Scientific classification
- Kingdom: Plantae
- Clade: Tracheophytes
- Clade: Angiosperms
- Clade: Monocots
- Order: Asparagales
- Family: Asparagaceae
- Subfamily: Lomandroideae
- Genus: Thysanotus
- Species: T. elatior
- Binomial name: Thysanotus elatior R.Br.

= Thysanotus elatior =

- Authority: R.Br.
- Conservation status: P3

Species of plant

Thysanotus elatior is a species of flowering plant in the family Asparagaceae and is endemic to north-western Australia. It is a perennial herb with a small rootstock, leaves produced annually, and panicles of purple flowers with broadly egg-shaped to elliptic fringed petals, lance-shaped sepals and six stamens.

==Description==
Thysanotus elatior is a perennial herb with cylindrical to elliptic tubers 30–50 mm long and 5–8 mm in diameter. Its 4 to 9 leaves are produced annually, 35–55 cm long and 0.8–2.2 mm wide with membranous edges. The flowering stems are 60–85 cm long with one or two branches per node, 80–210 mm long. The flowers are purple and borne in umbels of up to 5 to 9 on pedicels 12–25 mm long, the perianth segments 20–25 mm long. The sepals are lance-shaped, 2.4–2.8 mm wide, the petals broadly egg-shaped to elliptic, 18–22 mm wide with a fringe 5.5–6.5 mm wide. There are six stamens, the anthers of different lengths, and the style bent to one side, 12–14 mm long. Flowering mainly occurs from January to early May, and the seeds are more or less spherical, 2.0–2.5 mm in diameter with a brown, cap-like aril.

==Taxonomy and naming==
Thysanotus elatior was first formally described in 1810 by Robert Brown and the description was published in Prodromus Florae Novae Hollandiae et Insulae Van Diemen. The specific epithet (elatior) means 'taller'.

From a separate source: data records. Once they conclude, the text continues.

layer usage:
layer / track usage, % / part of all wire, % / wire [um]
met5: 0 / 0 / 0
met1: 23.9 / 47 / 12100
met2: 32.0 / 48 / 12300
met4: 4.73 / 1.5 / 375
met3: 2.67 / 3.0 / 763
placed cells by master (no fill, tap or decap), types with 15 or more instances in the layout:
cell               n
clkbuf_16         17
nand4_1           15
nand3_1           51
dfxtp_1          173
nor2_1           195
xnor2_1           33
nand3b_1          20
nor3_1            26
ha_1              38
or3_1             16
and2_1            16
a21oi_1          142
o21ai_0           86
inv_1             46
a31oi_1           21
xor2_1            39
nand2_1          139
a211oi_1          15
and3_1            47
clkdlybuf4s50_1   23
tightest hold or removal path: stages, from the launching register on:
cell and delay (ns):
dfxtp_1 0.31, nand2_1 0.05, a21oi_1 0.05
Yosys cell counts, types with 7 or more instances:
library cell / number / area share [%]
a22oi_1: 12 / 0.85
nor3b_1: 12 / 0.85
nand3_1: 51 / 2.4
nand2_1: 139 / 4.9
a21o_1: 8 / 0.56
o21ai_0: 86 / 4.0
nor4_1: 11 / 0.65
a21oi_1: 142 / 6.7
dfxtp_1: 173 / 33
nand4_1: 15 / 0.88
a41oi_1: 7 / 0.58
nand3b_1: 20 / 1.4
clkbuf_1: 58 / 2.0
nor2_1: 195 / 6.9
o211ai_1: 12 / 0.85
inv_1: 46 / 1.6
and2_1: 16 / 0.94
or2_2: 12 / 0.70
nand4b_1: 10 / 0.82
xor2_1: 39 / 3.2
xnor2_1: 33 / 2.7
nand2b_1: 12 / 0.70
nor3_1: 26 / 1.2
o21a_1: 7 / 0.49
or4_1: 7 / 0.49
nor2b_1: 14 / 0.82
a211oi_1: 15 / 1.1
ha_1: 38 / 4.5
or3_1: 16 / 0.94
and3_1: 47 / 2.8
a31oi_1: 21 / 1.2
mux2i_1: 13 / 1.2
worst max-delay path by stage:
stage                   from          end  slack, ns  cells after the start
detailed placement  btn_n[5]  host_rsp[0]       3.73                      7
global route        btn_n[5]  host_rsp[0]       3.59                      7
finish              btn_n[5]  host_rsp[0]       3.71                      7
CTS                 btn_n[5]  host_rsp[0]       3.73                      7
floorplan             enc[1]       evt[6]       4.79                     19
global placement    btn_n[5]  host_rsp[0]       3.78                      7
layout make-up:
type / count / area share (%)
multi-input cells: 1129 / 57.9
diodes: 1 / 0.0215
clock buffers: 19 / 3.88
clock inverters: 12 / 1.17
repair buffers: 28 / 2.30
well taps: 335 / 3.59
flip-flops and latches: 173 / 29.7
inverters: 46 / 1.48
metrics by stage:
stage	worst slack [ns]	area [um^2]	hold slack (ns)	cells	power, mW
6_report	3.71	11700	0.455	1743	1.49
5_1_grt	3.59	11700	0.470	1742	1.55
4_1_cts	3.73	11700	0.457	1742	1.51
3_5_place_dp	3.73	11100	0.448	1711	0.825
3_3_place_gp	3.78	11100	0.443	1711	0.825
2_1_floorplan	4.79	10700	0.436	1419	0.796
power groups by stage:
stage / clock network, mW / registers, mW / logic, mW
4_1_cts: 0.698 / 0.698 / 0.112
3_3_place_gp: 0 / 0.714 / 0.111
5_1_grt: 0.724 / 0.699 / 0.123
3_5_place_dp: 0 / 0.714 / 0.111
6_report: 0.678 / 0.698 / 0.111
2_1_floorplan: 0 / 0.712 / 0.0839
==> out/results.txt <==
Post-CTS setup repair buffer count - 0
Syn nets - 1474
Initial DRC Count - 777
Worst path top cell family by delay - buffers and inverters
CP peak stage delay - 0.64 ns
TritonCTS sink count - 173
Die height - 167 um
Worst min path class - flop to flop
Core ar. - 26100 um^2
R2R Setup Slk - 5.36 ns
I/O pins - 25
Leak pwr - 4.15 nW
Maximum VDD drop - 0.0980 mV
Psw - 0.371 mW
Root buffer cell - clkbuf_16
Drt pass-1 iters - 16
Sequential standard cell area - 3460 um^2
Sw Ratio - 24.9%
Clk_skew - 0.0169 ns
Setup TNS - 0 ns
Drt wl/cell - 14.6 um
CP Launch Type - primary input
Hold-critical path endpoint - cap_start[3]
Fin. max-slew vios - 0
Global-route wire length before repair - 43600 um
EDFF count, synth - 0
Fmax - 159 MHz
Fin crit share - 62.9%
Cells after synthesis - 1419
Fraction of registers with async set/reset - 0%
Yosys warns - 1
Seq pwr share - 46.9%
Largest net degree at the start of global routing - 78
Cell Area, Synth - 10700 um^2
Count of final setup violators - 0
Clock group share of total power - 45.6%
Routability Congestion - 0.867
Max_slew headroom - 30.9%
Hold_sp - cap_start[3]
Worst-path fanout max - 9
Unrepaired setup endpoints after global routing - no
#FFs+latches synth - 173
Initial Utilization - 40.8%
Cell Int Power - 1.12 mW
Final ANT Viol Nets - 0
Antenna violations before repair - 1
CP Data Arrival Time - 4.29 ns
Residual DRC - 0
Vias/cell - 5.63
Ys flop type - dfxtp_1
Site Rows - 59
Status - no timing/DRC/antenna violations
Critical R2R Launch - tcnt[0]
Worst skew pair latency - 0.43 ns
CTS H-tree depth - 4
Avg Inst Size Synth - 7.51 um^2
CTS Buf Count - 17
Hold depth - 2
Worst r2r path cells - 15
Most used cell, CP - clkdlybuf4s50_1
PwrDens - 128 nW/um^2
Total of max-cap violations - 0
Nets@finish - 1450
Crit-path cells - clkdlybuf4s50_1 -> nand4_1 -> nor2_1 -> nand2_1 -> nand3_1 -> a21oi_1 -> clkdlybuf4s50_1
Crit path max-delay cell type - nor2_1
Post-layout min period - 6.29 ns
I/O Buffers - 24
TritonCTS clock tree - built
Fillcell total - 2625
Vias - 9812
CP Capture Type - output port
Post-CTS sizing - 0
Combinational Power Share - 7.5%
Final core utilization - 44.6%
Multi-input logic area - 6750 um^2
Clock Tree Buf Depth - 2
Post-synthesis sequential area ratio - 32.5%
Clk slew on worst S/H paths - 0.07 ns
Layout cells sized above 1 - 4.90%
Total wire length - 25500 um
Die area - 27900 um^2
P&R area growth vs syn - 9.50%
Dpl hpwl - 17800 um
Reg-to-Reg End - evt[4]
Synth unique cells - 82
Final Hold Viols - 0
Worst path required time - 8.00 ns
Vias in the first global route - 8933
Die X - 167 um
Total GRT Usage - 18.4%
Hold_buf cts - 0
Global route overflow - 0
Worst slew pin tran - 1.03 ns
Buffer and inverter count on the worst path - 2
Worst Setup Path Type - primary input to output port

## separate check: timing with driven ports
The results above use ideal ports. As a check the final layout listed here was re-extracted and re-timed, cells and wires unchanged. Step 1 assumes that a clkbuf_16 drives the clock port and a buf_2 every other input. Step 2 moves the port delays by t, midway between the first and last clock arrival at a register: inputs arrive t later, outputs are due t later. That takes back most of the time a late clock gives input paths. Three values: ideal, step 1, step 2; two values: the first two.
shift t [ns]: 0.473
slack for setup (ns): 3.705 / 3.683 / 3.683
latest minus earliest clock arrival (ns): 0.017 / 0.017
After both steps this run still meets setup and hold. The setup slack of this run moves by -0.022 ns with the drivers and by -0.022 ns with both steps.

==Distribution and habitat==
This species of Thysanotus mostly grows in grasslands on sandy soils, sometimes in woodland, and is restricted to the Kimberley region of northern Western Australia and the Top End of the Northern Territory.

==Conservation status==
Thysanotus elatior is listed as "Priority Three" by the Government of Western Australia Department of Biodiversity, Conservation and Attractions, meaning that it is poorly known and known from only a few locations but is not under imminent threat, but as of "least concern" under the Northern Territory Government Territory Parks and Wildlife Conservation Act.